• Jennifer Stenbak

What is Private Mortgage Insurance?

Private mortgage insurance (PMI) is required if a home buyer puts down less than 20% of the home's purchase price. This insurance exists to offset the risk a lender takes when the homebuyer cannot supply an adequate downpayment. PMI will increase the cost of the mortgage, and it is typically rolled into the total monthly payment of the home.

Home buying and selling has risks, and if a home buyer cannot supply a 20% downpayment, then they may be subjected to a PMI. A PMI doesn't actually protect the buyer, but it does protect the lender if the buyer doesn't have a 20% downpayment. This protects the lender in case the homeowner defaults on the loan because the homeowner, in the beginning, will not have 20% of equity in the house.

The average annual PMI can range from about 0.5% to 2.25 % of the original loan amount each year. To put that in perspective, this means that on a $200,000 house, you could be paying an extra $1000 to $4500 every single year. This works out to paying between $90 to $400 per month.

When determining PMI premiums, credit score and loan-to-value ratios have a big influence on this cost. Basically, the higher your credit score, the lower your premium rate can be. On the other hand, if you have a high loan-to-value ratio, you can find yourself paying the higher end of PMI premiums.
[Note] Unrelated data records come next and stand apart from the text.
Source: an optimization exercise on an open RTL-to-GDS flow (aim: small area and a short achievable clock period). Production flows keep margins and buffers that such runs may drop.
Only simulation tests tie the RTL to the original design; equivalence was not proved.
No driver is modelled on the clock port, so clocking that relies on it looks cheaper here than on a real chip.
Power and IR drop assume default switching activity.

==> run a: inputs <==
==> flow/design.v (excerpt) <==
module hpif_core (
    input  wire        clk,
    input  wire        rst,
    input  wire        s_valid,
    input  wire [1:0]  s,
    input  wire [7:0]  echo_mask,
    output wire        bit_valid,
    output wire        bit_val,
    output wire        bit_sync,
    output wire        m_valid,
    output wire [10:0] m,
    output wire [2:0]  m_class,
    output wire        echo,
    output wire        fault,
    input  wire        c_valid,
    input  wire [1:0]  c_kind,
    input  wire        din,
    input  wire [19:0] dev_id,
    output wire        dout,
    output wire        id_valid,
    output wire [19:0] id,
    output wire        acc_valid
);
==> module hpif_tap, before the edit <==
module hpif_tap (
    input  wire        clk,
    input  wire        rst,
    input  wire        s_valid,
    input  wire [1:0]  s,
    output wire        bit_valid,
    output wire        bit_val,
    output wire        bit_sync,
    output reg         m_valid,
    output wire [10:0] m,
    output wire [2:0]  m_class,
    output wire [7:0]  esel,      
    output wire        fault
);
    localparam [1:0] IDLE = 2'b00, SEG = 2'b01, Z1 = 2'b11, HIT = 2'b10;
    localparam [3:0] NONE = 4'b1111, ONE = 4'b1100;    
    reg  [1:0]  zc;
    reg         fault_r;
    reg         pol;       
    reg  [3:0]  c, t2, t3;
    reg  [3:0]  bitoff;    
    reg  [2:0]  mhi;       
    reg  [7:0]  mlo;       
    wire step  = s_valid && !fault_r;
    wire bad   = s[1] && s[0];
    wire zero  = !s[1] && !s[0];
    wire push  = step && !zero && !bad;
    wire fresh = (zc != SEG);                   
    wire same  = !fresh && (s[1] == pol);       
    function [3:0] inc;
        input [3:0] z;
        inc = {z[2:0], (z[3] | z[2]) & (!(z[3] & z[2]) | (z[1] & z[0]))};
    endfunction
    wire [3:0] c_inc  = inc(c);
    wire [3:0] t2_inc = inc(same ? t2 : c);
    wire [3:0] t3_inc = inc(same ? t3 : t2);
    always @(posedge clk) begin
        if (push) begin
            pol <= s[1];
            c   <= same ? c_inc : (fresh ? NONE : ONE);
            t2  <= fresh ? NONE : t2_inc;
            t3  <= fresh ? NONE : t3_inc;
        end
    end
    wire rec_hit  = (c != NONE);
    wire rec_sync = (t3 != NONE);
    wire symbol   = step && zero && (zc == Z1) && rec_hit;
    localparam [3:0] OFF0 = 4'b0000, OFF10 = 4'b0010;
    wire [3:0] off_base = rec_sync ? OFF0 : bitoff;
    wire [3:0] off_next = {off_base[2:0], ~(off_base[3] ^ off_base[2])};
    wire       off_lt3  = !off_base[3] && !off_base[2] && (off_base[0] || !off_base[1]);
    wire       append   = symbol && (rec_sync || bitoff != OFF0);
    wire       last     = (off_base == OFF10);
    always @(posedge clk) begin
        if (rst) begin
            zc      <= IDLE;
            fault_r <= 1'b0;
            bitoff  <= OFF0;
            m_valid <= 1'b0;
        end else begin
            m_valid <= append && last;
            if (step && bad)
                fault_r <= 1'b1;
            if (step) begin
                if (!zero)
                    zc <= SEG;
                else case (zc)
                    SEG:     zc <= Z1;
                    Z1:      zc <= rec_hit ? HIT : IDLE;
                    default: zc <= IDLE;
                endcase
            end else if (zc == HIT) begin
                zc <= IDLE;
            end
            if (append)
                bitoff <= last ? OFF0 : off_next;
        end
    end
    always @(posedge clk) begin
        if (append) begin
            mlo <= {mlo[6:0], pol};
            if (off_lt3)
                mhi <= {mhi[1:0], pol};
        end
    end
    assign bit_valid = (zc == HIT);
    assign bit_val   = pol;
    assign bit_sync  = rec_sync;
    assign m         = {mhi, mlo};
    assign m_class   = {1'b0, mhi[2] && (mhi[1] || mhi[0]), mhi[2] && (mhi[1] || !mhi[0])};
    assign fault     = fault_r;
    wire       ge3  = !fault_r && (bitoff[3] || bitoff[2] || (bitoff[1] && !bitoff[0]));
    assign     esel = {8{ge3}} & (8'd1 << mhi);
endmodule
A PMI will increase your monthly home cost as a home buyer, but it does afford some benefits. For example, if you have a high credit score and a low loan-to-value ratio, then the option of PMI will allow you to buy a house sooner than it would if you waited for a 20% downpayment. Because owning a home is the key to building wealth, being able to buy a home sooner can help you more in the long run, even with having PMI.